Kelvin is an absolute temperature scale — 0 K is absolute zero, the minimum possible temperature where molecular kinetic energy theoretically reaches its minimum. Celsius zero (0°C) is an arbitrary reference point (water freezing). Using an absolute scale is essential in thermodynamic equations: the ideal gas law PV = nRT requires T in Kelvin because gas pressure and volume are proportional to absolute temperature, not to Celsius temperature. A gas at 100°C does not have twice the thermal energy of a gas at 50°C (373 K vs 323 K — a ratio of 1.155, not 2).

Absolute zero (0 K = −273.15°C = −459.67°F) is the theoretical temperature at which all thermal motion of atoms and molecules ceases — the minimum possible temperature in the universe. It cannot be achieved in practice due to the Third Law of Thermodynamics, which states that infinite energy would be required to remove the last quantum of thermal energy. Scientists have cooled matter to within billionths of a kelvin of absolute zero using laser cooling and magnetic evaporative cooling. The cosmic microwave background radiation fills the universe at 2.725 K — the "floor" of cosmic temperature.

Multiple standard conditions exist: STP (Standard Temperature and Pressure, IUPAC): 0°C = 273.15 K and 100 kPa — used for gas volume calculations and density. SATP (Standard Ambient Temperature and Pressure): 25°C = 298.15 K and 100 kPa — used for thermodynamic data tables (ΔH°, ΔG°, S°). Standard state conditions: 25°C = 298.15 K at 1 bar pressure — used for standard electrode potentials and equilibrium constants. NTP (Normal Temperature and Pressure, older): 20°C = 293.15 K and 1 atm. Always check which standard is specified in the problem or reference.

Kelvin is the universal temperature unit in astrophysics. The Sun surface: 5,778 K (5,505°C).

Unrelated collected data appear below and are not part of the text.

### src/rtl/button_conditioner_if.sv
`default_nettype none
// ============================================================================
// Module      : button_conditioner_if
// Description : Button pins, debounced outputs and event-flag handshake.
// Revision    : 1.0 - initial release
// ============================================================================
interface button_conditioner_if #(
   parameter int NUM_BTN = 4
);
   logic [NUM_BTN-1:0] buttons_raw;
   logic [NUM_BTN-1:0] event_clr;
   logic [NUM_BTN-1:0] buttons_level;
   logic [NUM_BTN-1:0] press_pulse;
   logic [NUM_BTN-1:0] event_flags;
   logic               event_any;

   modport master (
      output buttons_raw,
      output event_clr,
      input  buttons_level,
      input  press_pulse,
      input  event_flags,
      input  event_any
   );

   modport slave (
      input  buttons_raw,
      input  event_clr,
      output buttons_level,
      output press_pulse,
      output event_flags,
      output event_any
   );
endinterface
`default_nettype wire

### src/rtl/button_conditioner.sv
`default_nettype none
// ============================================================================
// Module      : button_conditioner
// Description : Per-channel synchronise + debounce, press strobes, sticky flags.
// Revision    : 1.0 - initial release
// ============================================================================
module button_conditioner #(
   parameter int NUM_BTN         = 4,
   parameter int DEBOUNCE_CYCLES = 50000,
   parameter int ACTIVE_LOW      = 1
) (
   input  wire logic           clk,
   input  wire logic           rst,
   button_conditioner_if.slave btn_if
);
   localparam int                 CNT_W      = $clog2(DEBOUNCE_CYCLES);
   localparam logic [CNT_W-1:0]   c_cnt_max  = CNT_W'(DEBOUNCE_CYCLES - 1);
   localparam logic               c_released = (ACTIVE_LOW != 0);

   logic [NUM_BTN-1:0] stable_q;
   logic [NUM_BTN-1:0] stable_d;
   logic [NUM_BTN-1:0] rise;
   logic [NUM_BTN-1:0] pulse_q;
   logic [NUM_BTN-1:0] flags_q;
   logic [NUM_BTN-1:0] flags_d;
   logic               any_q;

   genvar i;
   generate
      for (i = 0; i < NUM_BTN; i++) begin : g_chan
         logic             sync1_q;
         logic             sync2_q;
         logic             sampled;
         logic             st_q;
         logic             st_d;
         logic [CNT_W-1:0] cnt_q;
         logic [CNT_W-1:0] cnt_d;

         assign sampled = sync2_q ^ c_released;

         always_comb begin
            st_d  = st_q;
            cnt_d = '0;
            if (sampled != st_q) begin
               if (cnt_q == c_cnt_max) begin
                  st_d = sampled;
               end else begin
                  cnt_d = cnt_q + 1'b1;
               end
            end
         end

         always_ff @(posedge clk) begin
            if (rst) begin
               sync1_q <= c_released;
               sync2_q <= c_released;
               st_q    <= 1'b0;
               cnt_q   <= '0;
            end else begin
               sync1_q <= btn_if.buttons_raw[i];
               sync2_q <= sync1_q;
               st_q    <= st_d;
               cnt_q   <= cnt_d;
            end
         end

         assign stable_q[i] = st_q;
         assign stable_d[i] = st_d;
      end
   endgenerate

   // Set takes priority over a same-edge clear so no press is ever lost.
   assign rise    = stable_d & ~stable_q;
   assign flags_d = (flags_q & ~btn_if.event_clr) | rise;

   always_ff @(posedge clk) begin
      if (rst) begin
         pulse_q <= '0;
         flags_q <= '0;
         any_q   <= 1'b0;
      end else begin
         pulse_q <= rise;
         flags_q <= flags_d;
         any_q   <= |flags_d;
      end
   end

   assign btn_if.buttons_level = stable_q;
   assign btn_if.press_pulse   = pulse_q;
   assign btn_if.event_flags   = flags_q;
   assign btn_if.event_any     = any_q;
endmodule
`default_nettype wire

### src/flat_wrapper.sv
// flat-port wrapper written by rule: the top's interface ports become plain ports
module button_conditioner_flat 
#(
   parameter int NUM_BTN         = 4,
   parameter int DEBOUNCE_CYCLES = 50000,
   parameter int ACTIVE_LOW      = 1
)
  (clk, rst, btn_if_buttons_raw, btn_if_event_clr, btn_if_buttons_level, btn_if_press_pulse, btn_if_event_flags, btn_if_event_any);
  button_conditioner_if #(.NUM_BTN(NUM_BTN)) btn_if_i ();
  input  wire logic clk;
  input  wire logic rst;
  input wire logic [$bits(btn_if_i.buttons_raw)-1:0] btn_if_buttons_raw;
  input wire logic [$bits(btn_if_i.event_clr)-1:0] btn_if_event_clr;
  output wire logic [$bits(btn_if_i.buttons_level)-1:0] btn_if_buttons_level;
  output wire logic [$bits(btn_if_i.press_pulse)-1:0] btn_if_press_pulse;
  output wire logic [$bits(btn_if_i.event_flags)-1:0] btn_if_event_flags;
  output wire logic [$bits(btn_if_i.event_any)-1:0] btn_if_event_any;
  assign btn_if_i.buttons_raw = btn_if_buttons_raw;
  assign btn_if_i.event_clr = btn_if_event_clr;
  assign btn_if_buttons_level = btn_if_i.buttons_level;
  assign btn_if_press_pulse = btn_if_i.press_pulse;
  assign btn_if_event_flags = btn_if_i.event_flags;
  assign btn_if_event_any = btn_if_i.event_any;
  button_conditioner #(.NUM_BTN(NUM_BTN), .DEBOUNCE_CYCLES(DEBOUNCE_CYCLES), .ACTIVE_LOW(ACTIVE_LOW)) u_core (.clk(clk), .rst(rst), .btn_if(btn_if_i));
endmodule
### config.mk
export PLATFORM = sky130hd
export DESIGN_NAME = button_conditioner_flat
export DESIGN_NICKNAME = d
export VERILOG_FILES = /design/src/rtl/button_conditioner_if.sv /design/src/rtl/button_conditioner.sv /design/src/flat_wrapper.sv
export SDC_FILE = /design/constraint.sdc
export NUM_CORES = 1
export LEC_CHECK = 0
export BUFFER_PORTS_ARGS = -buffer_cell sky130_fd_sc_hd__buf_2
export CAP_MARGIN = 10
export CORE_MARGIN = 2
export CORE_UTILIZATION = 54
export DETAILED_ROUTE_END_ITERATION = 16
export PLACE_DENSITY = 0.82
export SLEW_MARGIN = 20
export SYNTH_ARGS = -nofsm -noshare
export SYNTH_HDL_FRONTEND = slang
export SYNTH_SLANG_ARGS = --single-unit
### constraint.sdc
create_clock -name clk -period 2.6 [get_ports clk]
set_clock_uncertainty 0.1 [all_clocks]
set_input_delay 0.39 -clock clk [delete_from_list [all_inputs] [get_ports clk]]
set_output_delay 0.39 -clock clk [all_outputs]
set_load 0.005 [all_outputs]
## Word level (Yosys, flattened, before mapping)

Index checks and enable logic that the tools add are counted.
Widths: inputs -> output; s select.

- Add/subtract/negate cells: 4
- Equal/unequal tests: 8
- Muxes and demuxes: 8
- Bitwise logic cells: 13
- Reduce and logical (&&, ||, !) cells: 5

Operators with widths:

| kind | count |
|---|---|
| $add 16x1->16 const B | 4 |
| $eq 16x16->1 const B | 4 |
| $reduce_or 3->1 | 4 |
| $and 4x4->4 | 2 |
| $mux 1 | 8 |
| $not 1->1 | 8 |
| $not 4->4 | 2 |
| $ne 1x1->1 | 4 |
| $or 4x4->4 | 1 |
| $reduce_or 4->1 | 1 |

- Register bits after elaboration: 85
- Input bits: 10
- Output and inout bits: 13
- Logic and storage cells: 57

## Longest topological paths before layout

- Word-level depth: 6
- Mapped depth: 7
- Depth with buffers taken out: 5

## Worst setup path after synthesis

No wires, ideal clock.

- Path type: register to register
- From: register u_core.g_chan[2].cnt_q[5]
- To: register u_core.g_chan[2].cnt_q[8]
- Library setup time: 115 ps
- Arrival time: 1590 ps
- Required time: 2385 ps
- Setup slack: 795 ps
- Stages on the path, launching flop included: 7
- Buffers on the path: 2
- Period minus slack after synthesis: 1805 ps
- Cells stage by stage: dfxtp_1 -> or4b_4 -> nor4_4 -> or2_1 -> buf_6 -> buf_12 -> nor2_1

- Cells in the longest elaborated chain, start to end: 2
- Elaborated cells between the ends (all ways): 3
- Those cells by class: add/sub: 1; eq/ne: 1; reduce/logical: 1

RTL lines:

| item | line | source |
|---|---|---|
| start, declared | button_conditioner.sv:36 | `logic [CNT_W-1:0] cnt_q;` |
| start signal, assigned | button_conditioner.sv:63 | `cnt_q <= cnt_d;` |
| parallel branches: the longest is 2 deep, another holds $add 16x1->16 | - |  |

Parallel ways; which one is timed is not known.
A chain may end at the register's enable or synchronous reset.

## Worst setup path after layout

- From: register u_core.g_chan[2].cnt_q[6]
- To: register u_core.g_chan[2].cnt_q[7]

The elaborated chain is that of the path after synthesis.

==> impl_metrics.env <==
export IMPL_status="complete, no violations"
export IMPL_n_fill_cell=541
export IMPL_cp_max_fo=14
export IMPL_worstPathArrival_ns=2.22
export IMPL_final_common_cell="dfxtp_1"
export IMPL_drtIter0Drc=143
export IMPL_antenna_found_initial=0
export IMPL_start_kind="register"
export IMPL_syn_inst=386
export IMPL_grt_pass1_vias=2599
export IMPL_p_clk_share_pct=43.0
export IMPL_remaining_drc_errors=0
export IMPL_power_density_mw_per_mm2=604.6
export IMPL_ys_flop_type="dfxtp_1"
export IMPL_fmax_mhz=473.9
export IMPL_synth_top_area_share_pct=47.70
export IMPL_hold_class="primary input to register"
export IMPL_worstMarginPinSlew_ns=0.5543
export IMPL_ctsHoldBuffers=0
export IMPL_post_drt_via_cell_ratio=5.702
export IMPL_ys_async_sr_fraction_pct=0
export IMPL_rows=29
export IMPL_final_cells=487
export IMPL_coreArea_mm2=0.006386
export IMPL_die_area_mm2=0.007272
export IMPL_pwr_share_comb_pct=1.3
export IMPL_crit_chain="or4b_4 -> nor4_4 -> or2_1 -> nor2_1"
export IMPL_rsz0062_at_grt="false"
export IMPL_area_growth_syn_to_layout_pct=9.365
export IMPL_maxSlewViolCount=0
export IMPL_netSwitchingPower_mw=0.4671
export IMPL_hpwl_um=4619
export IMPL_worst_hold_slack_ns=0.1265
export IMPL_cp_startpoint="u_core.g_chan[2].cnt_q[6]"
export IMPL_cts_buffers=9
export IMPL_cts_setup_buffers=0
export IMPL_clockBufferDepth=2
export IMPL_ios=23
export IMPL_period_needed_ns=2.110
export IMPL_ys_types=38
export IMPL_hold_depth=2
export IMPL_nets=419
export IMPL_gp_congestion=0.8147
export IMPL_final_hold_viol_count=0
export IMPL_cts_resized_gates=0
export IMPL_ys_ff_latch=85
export IMPL_die_h_um=85.28
export IMPL_worst_r2r_path_depth=4
export IMPL_routed_wl_um=6684
export IMPL_cts_tree="built"
export IMPL_clock_root_buffer="clkbuf_8"
export IMPL_period_share_pct=81.17
export IMPL_synth_area_leaders="dfxtp_1 (48%), xor2_1 (7.4%), nor2_1 (5.6%), xnor2_1 (3.9%), nand4_1 (3.9%)"
export IMPL_clock_latency_ns=0.34
export IMPL_cts_max_level=3
export IMPL_start_util_pct=55.86
export IMPL_slowest_delay_ns=0.51
export IMPL_layout_common_cells="dfxtp_1 (85), nor2_1 (53), xor2_1 (30)"
export IMPL_drive_above_1_share_pct=13.41
export IMPL_yosys_warnings=0
export IMPL_num_vias=2777
export IMPL_avgSynthCellArea_um2=9.241
export IMPL_netlist_area_mm2=0.003567
export IMPL_grt_max_degree=16
export IMPL_io_buffers=22
export IMPL_ir_drop_v=0.0004642
export IMPL_p_int_mw=1.892
export IMPL_hold_path_end="u_core.g_chan[1].sync1_q"
export IMPL_cp_end_kind="register"
export IMPL_worstReg2RegStart="u_core.g_chan[2].cnt_q[6]"
export IMPL_power_share_sequential_pct=55.7
export IMPL_synth_edf_count=0
export IMPL_fp_dieW_um=85.28
export IMPL_dr_pass1_iters=4
export IMPL_synth_fp_nets=400
export IMPL_path_clk_slew_ns=0.08
export IMPL_yosysSeqAreaShare_pct=47.70
export IMPL_diodes=0
export IMPL_crit_path_top_delay_cell="or2_1"
export IMPL_reg2reg_slack_ns=0.49
export IMPL_swShare_pct=19.80
export IMPL_dp_cells=471
export IMPL_wire_per_inst_um=13.72
export IMPL_gr_total_overflow=0
export IMPL_r2r_end="u_core.g_chan[2].cnt_q[7]"
export IMPL_setup_violations=0
export IMPL_crit_required_ns=2.71
export IMPL_min_from="btn_if_buttons_raw[1]"
export IMPL_p_leak_nw=1.336
export IMPL_grt_use_total_pct=19.72
export IMPL_synth_largest_area_cell="dfxtp_1"
export IMPL_path_class="register to register"
export IMPL_ant_nets=0
export IMPL_grt_pass1_wl_um=11520
export IMPL_drv_cap=0
export IMPL_timing_slew_headroom_pct=63.05
export IMPL_fin_tns_setup_ns=0
export IMPL_cts_sinks=85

Solar core: ~15,000,000 K. Hottest known star (WR 102): ~210,000 K. Typical planetary nebula: 7,000-20,000 K. Cosmic microwave background (remnant of Big Bang): 2.725 K. Liquid helium (used in telescope detectors): 4.2 K. Near absolute zero (quantum computing experiments): < 0.001 K. The Kelvin scale spans from essentially 0 K to tens of millions of Kelvin, making it the natural unit for describing the enormous temperature range in the universe.

Key Kelvin values for thermodynamics and chemistry: absolute zero 0 K (−273.15°C); liquid helium boiling 4.22 K (−268.93°C); liquid nitrogen boiling 77.36 K (−195.79°C); dry ice sublimation 194.65 K (−78.5°C); water triple point 273.16 K (0.01°C — the reference calibration point for Kelvin); room temperature 298.15 K (25°C); human body 310.15 K (37°C); water boiling 373.15 K (100°C); iron melting 1,811 K (1,538°C); tungsten melting 3,695 K (3,422°C — highest melting point of any metal).